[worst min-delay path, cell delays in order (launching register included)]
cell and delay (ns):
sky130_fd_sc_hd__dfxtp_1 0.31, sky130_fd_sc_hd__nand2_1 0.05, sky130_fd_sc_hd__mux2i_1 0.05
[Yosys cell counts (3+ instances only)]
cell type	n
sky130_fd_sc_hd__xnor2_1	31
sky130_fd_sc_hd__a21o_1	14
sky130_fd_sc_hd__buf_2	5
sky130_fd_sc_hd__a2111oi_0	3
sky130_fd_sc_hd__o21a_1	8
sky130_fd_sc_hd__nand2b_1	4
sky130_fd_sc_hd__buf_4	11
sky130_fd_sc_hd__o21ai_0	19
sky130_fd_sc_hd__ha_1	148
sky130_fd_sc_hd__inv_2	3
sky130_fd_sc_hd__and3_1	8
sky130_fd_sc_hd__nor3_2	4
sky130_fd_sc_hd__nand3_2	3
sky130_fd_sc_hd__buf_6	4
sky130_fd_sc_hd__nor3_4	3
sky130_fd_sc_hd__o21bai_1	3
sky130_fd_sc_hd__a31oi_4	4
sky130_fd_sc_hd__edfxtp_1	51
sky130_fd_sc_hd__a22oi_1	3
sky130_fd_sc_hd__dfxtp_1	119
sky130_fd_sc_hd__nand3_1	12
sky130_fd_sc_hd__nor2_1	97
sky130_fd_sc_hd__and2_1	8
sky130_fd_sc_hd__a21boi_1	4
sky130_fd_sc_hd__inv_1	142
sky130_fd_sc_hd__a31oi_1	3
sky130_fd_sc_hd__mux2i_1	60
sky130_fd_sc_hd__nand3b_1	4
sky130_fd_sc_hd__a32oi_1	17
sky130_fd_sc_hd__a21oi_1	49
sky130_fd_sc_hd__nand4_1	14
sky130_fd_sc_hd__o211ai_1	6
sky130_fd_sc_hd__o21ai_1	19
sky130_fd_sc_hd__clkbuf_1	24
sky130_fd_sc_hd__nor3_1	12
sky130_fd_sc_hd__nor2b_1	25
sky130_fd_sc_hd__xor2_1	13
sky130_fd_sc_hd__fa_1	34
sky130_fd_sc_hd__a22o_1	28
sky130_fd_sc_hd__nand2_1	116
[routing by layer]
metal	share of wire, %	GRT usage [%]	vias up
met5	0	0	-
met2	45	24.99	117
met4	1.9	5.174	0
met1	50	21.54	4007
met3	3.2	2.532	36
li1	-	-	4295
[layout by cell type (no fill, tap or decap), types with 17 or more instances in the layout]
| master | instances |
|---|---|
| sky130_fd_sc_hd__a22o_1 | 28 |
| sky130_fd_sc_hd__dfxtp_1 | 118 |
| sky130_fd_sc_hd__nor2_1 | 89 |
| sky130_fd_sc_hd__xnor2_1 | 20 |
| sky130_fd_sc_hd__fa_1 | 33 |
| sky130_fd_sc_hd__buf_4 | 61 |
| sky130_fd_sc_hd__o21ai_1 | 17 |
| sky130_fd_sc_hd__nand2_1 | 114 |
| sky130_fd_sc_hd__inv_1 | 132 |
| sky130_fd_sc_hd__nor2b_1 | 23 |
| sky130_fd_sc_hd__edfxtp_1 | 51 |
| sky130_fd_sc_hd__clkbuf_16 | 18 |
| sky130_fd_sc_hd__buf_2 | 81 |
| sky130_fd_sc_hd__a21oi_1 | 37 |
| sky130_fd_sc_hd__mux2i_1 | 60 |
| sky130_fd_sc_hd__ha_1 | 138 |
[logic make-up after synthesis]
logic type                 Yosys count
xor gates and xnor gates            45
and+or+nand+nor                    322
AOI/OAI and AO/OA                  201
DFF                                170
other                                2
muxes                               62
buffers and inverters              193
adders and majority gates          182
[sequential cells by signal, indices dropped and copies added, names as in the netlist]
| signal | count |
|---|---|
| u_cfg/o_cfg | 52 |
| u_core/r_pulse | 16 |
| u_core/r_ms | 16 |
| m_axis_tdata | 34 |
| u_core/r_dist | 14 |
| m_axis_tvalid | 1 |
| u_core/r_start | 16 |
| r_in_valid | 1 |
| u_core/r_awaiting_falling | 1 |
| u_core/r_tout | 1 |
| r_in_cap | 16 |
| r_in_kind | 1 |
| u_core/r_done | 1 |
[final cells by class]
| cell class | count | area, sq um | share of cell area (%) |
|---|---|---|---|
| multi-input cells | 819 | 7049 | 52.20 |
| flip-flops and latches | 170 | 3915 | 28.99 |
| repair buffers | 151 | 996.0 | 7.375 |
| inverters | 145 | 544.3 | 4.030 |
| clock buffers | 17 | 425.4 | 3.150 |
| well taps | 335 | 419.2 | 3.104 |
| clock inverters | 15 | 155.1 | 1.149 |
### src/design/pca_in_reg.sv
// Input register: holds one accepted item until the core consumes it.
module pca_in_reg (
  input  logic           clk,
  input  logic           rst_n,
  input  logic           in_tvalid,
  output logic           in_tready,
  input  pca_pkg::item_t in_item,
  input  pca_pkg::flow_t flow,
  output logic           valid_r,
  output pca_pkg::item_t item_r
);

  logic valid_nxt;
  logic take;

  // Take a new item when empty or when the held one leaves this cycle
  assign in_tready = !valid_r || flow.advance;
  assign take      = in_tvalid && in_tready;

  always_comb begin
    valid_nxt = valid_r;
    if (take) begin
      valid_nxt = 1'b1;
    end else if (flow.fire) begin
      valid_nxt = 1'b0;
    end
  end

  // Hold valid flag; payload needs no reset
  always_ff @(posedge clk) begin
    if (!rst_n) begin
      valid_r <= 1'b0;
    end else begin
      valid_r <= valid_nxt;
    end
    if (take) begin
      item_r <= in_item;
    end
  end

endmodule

★ ★ ★ ★ ★

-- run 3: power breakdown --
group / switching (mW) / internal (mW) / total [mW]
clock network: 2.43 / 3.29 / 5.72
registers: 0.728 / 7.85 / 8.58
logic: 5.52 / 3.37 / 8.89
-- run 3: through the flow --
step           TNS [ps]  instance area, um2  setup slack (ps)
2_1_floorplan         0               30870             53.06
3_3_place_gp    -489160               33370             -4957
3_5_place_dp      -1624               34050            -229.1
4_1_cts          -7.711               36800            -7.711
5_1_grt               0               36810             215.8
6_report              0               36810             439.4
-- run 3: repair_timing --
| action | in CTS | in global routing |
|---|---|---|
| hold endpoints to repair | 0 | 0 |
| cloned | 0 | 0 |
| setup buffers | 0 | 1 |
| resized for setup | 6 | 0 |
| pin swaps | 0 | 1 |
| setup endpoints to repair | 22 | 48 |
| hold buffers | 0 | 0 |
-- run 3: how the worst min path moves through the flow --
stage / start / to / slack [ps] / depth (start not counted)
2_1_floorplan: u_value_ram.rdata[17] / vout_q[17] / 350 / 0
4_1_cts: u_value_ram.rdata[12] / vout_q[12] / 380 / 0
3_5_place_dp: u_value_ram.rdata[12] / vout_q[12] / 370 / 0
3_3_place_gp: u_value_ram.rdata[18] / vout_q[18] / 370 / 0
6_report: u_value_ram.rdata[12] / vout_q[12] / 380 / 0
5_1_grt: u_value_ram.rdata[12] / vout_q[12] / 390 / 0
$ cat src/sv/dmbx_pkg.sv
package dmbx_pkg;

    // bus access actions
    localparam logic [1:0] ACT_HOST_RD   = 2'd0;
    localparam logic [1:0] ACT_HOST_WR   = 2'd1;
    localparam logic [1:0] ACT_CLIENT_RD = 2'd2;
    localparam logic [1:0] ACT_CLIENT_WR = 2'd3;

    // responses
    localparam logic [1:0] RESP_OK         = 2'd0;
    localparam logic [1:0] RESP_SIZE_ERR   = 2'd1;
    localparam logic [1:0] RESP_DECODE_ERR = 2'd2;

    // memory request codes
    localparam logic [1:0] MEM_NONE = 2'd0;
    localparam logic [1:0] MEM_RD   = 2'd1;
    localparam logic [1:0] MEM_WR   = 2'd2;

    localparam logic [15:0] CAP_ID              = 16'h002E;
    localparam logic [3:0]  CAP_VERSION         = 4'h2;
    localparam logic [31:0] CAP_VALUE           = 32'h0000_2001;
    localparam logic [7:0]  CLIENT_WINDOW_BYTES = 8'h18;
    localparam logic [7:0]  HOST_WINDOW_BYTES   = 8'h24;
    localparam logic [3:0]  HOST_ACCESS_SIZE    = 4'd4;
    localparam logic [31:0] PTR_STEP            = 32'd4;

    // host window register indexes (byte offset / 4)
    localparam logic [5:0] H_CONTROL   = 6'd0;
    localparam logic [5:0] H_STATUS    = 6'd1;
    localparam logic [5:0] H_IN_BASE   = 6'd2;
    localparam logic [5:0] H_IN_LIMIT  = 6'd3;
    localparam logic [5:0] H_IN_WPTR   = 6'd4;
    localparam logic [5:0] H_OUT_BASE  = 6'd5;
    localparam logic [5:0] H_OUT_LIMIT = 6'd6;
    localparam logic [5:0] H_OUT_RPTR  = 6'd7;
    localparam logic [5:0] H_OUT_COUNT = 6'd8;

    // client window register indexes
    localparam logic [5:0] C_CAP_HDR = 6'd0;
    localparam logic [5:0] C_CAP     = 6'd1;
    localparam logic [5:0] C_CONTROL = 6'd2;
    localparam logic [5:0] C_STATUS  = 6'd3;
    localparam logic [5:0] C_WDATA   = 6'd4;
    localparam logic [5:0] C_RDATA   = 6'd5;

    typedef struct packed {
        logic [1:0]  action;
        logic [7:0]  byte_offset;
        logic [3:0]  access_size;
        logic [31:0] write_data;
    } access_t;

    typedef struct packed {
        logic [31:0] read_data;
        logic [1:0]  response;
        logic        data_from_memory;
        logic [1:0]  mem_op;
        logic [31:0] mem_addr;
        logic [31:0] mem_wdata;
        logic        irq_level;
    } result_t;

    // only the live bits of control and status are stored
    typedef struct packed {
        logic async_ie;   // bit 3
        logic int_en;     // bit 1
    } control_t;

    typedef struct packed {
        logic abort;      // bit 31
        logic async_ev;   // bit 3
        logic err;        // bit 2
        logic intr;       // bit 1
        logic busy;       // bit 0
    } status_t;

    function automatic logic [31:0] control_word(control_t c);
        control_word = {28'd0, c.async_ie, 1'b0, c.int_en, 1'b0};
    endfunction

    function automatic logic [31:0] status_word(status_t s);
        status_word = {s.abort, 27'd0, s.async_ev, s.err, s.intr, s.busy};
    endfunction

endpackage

★ ★ ★ ★ ★

WORK INSTRUCTIONS: In the listing above, locate the line containing "3915 | 28.99 |" and the line containing "419.2 | 3.104 |", then transcribe both and every line between them verbatim.

RESPONSE AREA:
| flip-flops and latches | 170 | 3915 | 28.99 |
| repair buffers | 151 | 996.0 | 7.375 |
| inverters | 145 | 544.3 | 4.030 |
| clock buffers | 17 | 425.4 | 3.150 |
| well taps | 335 | 419.2 | 3.104 |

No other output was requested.